[Data extracted from a collection]
* * * * *

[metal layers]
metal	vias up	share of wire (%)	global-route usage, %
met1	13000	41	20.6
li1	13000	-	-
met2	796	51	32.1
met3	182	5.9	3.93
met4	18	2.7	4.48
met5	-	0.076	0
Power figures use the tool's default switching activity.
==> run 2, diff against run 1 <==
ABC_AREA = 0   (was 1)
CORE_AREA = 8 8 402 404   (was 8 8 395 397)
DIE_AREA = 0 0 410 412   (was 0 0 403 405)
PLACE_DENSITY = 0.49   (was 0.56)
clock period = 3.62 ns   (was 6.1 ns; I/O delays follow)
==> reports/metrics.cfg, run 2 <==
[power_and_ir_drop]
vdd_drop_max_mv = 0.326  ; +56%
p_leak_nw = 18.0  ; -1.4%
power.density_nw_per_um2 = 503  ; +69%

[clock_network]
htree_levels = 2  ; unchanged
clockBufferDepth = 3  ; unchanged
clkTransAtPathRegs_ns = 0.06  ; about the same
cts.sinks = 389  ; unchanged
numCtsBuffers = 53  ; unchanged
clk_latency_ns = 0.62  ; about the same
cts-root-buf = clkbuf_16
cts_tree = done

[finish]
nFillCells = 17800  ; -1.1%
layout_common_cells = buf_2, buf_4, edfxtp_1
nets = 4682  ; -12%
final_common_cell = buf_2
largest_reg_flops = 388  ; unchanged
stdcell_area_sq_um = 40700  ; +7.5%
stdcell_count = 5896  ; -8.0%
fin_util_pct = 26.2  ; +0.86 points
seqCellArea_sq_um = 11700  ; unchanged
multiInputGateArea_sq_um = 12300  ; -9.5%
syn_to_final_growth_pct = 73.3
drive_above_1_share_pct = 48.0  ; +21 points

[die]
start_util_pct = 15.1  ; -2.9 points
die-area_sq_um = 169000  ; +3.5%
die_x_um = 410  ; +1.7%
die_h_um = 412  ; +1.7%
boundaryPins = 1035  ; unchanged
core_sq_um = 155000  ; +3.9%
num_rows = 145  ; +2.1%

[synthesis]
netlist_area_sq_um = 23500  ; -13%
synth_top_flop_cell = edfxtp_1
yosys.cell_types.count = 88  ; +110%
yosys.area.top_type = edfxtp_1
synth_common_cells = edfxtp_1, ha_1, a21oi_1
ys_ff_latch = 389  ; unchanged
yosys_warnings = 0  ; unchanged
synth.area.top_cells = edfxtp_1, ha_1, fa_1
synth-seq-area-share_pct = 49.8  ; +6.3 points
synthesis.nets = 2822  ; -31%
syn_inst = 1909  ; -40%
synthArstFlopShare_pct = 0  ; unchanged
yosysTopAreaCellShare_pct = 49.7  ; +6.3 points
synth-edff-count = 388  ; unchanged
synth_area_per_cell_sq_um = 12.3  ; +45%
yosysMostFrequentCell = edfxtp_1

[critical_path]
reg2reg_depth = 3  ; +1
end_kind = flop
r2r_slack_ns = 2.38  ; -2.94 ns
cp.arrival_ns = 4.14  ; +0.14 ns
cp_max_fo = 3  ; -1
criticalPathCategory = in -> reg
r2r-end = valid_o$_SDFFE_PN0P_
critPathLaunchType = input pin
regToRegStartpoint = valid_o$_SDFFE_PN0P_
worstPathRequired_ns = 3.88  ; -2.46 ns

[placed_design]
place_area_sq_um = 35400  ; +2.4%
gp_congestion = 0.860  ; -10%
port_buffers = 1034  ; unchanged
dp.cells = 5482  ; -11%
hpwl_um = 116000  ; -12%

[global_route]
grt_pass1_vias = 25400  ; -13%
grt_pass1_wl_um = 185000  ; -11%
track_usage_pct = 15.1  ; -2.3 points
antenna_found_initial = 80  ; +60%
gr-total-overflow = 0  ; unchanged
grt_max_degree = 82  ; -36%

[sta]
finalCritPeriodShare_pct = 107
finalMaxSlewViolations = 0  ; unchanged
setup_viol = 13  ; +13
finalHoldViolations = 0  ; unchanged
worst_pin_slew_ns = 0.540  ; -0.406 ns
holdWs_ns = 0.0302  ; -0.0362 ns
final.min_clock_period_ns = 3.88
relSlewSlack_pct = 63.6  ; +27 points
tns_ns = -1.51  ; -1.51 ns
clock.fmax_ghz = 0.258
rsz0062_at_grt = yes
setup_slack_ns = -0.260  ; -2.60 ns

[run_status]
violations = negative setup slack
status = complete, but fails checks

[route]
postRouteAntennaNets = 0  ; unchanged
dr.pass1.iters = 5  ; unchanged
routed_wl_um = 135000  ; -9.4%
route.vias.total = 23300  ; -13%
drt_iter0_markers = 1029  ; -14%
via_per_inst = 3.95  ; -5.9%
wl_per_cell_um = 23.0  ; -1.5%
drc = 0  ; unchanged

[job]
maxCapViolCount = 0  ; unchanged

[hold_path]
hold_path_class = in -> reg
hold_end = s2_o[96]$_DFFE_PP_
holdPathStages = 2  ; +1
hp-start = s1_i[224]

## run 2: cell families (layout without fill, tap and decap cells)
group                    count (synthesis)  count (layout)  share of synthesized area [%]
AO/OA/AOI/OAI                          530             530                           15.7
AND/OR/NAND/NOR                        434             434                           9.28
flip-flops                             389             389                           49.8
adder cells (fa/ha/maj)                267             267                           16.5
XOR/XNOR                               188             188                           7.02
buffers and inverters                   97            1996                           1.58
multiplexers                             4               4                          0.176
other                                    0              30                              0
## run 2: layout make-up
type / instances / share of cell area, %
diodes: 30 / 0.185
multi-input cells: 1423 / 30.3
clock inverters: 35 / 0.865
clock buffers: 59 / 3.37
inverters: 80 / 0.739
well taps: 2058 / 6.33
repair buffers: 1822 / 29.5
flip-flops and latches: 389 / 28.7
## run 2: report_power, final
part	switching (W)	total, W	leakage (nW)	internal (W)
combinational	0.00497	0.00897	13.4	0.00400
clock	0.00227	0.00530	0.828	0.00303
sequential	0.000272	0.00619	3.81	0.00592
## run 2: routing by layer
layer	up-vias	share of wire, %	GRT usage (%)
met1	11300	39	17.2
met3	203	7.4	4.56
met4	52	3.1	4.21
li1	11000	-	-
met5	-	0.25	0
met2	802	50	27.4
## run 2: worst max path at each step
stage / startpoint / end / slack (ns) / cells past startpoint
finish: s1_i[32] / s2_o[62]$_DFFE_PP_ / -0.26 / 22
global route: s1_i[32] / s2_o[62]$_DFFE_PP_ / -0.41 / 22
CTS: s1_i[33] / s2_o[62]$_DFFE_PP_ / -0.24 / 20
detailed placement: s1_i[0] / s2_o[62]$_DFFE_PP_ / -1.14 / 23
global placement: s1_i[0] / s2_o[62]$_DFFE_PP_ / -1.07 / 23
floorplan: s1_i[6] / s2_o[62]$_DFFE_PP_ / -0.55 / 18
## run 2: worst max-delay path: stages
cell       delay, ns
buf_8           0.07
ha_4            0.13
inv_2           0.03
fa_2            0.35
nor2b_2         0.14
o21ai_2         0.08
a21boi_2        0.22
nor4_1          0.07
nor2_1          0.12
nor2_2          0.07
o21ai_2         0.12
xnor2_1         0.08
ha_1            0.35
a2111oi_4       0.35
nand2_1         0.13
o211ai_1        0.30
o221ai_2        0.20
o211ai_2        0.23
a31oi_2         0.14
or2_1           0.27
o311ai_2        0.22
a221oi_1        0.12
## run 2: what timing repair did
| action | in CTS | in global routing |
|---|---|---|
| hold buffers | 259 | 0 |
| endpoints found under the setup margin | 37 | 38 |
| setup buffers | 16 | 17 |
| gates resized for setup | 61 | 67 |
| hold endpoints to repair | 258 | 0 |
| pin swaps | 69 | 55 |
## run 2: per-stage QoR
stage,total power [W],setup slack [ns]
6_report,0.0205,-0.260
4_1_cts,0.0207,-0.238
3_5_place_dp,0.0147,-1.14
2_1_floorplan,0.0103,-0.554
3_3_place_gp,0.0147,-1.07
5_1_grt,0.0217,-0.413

* * * * *

- _TASK BRIEF_: Return the entries exactly through the "syn_to_final_growth_pct = 73.3" line.

- _TASK ANSWER_:
[metal layers]
metal	vias up	share of wire (%)	global-route usage, %
met1	13000	41	20.6
li1	13000	-	-
met2	796	51	32.1
met3	182	5.9	3.93
met4	18	2.7	4.48
met5	-	0.076	0
Power figures use the tool's default switching activity.
==> run 2, diff against run 1 <==
ABC_AREA = 0   (was 1)
CORE_AREA = 8 8 402 404   (was 8 8 395 397)
DIE_AREA = 0 0 410 412   (was 0 0 403 405)
PLACE_DENSITY = 0.49   (was 0.56)
clock period = 3.62 ns   (was 6.1 ns; I/O delays follow)
==> reports/metrics.cfg, run 2 <==
[power_and_ir_drop]
vdd_drop_max_mv = 0.326  ; +56%
p_leak_nw = 18.0  ; -1.4%
power.density_nw_per_um2 = 503  ; +69%

[clock_network]
htree_levels = 2  ; unchanged
clockBufferDepth = 3  ; unchanged
clkTransAtPathRegs_ns = 0.06  ; about the same
cts.sinks = 389  ; unchanged
numCtsBuffers = 53  ; unchanged
clk_latency_ns = 0.62  ; about the same
cts-root-buf = clkbuf_16
cts_tree = done

[finish]
nFillCells = 17800  ; -1.1%
layout_common_cells = buf_2, buf_4, edfxtp_1
nets = 4682  ; -12%
final_common_cell = buf_2
largest_reg_flops = 388  ; unchanged
stdcell_area_sq_um = 40700  ; +7.5%
stdcell_count = 5896  ; -8.0%
fin_util_pct = 26.2  ; +0.86 points
seqCellArea_sq_um = 11700  ; unchanged
multiInputGateArea_sq_um = 12300  ; -9.5%
syn_to_final_growth_pct = 73.3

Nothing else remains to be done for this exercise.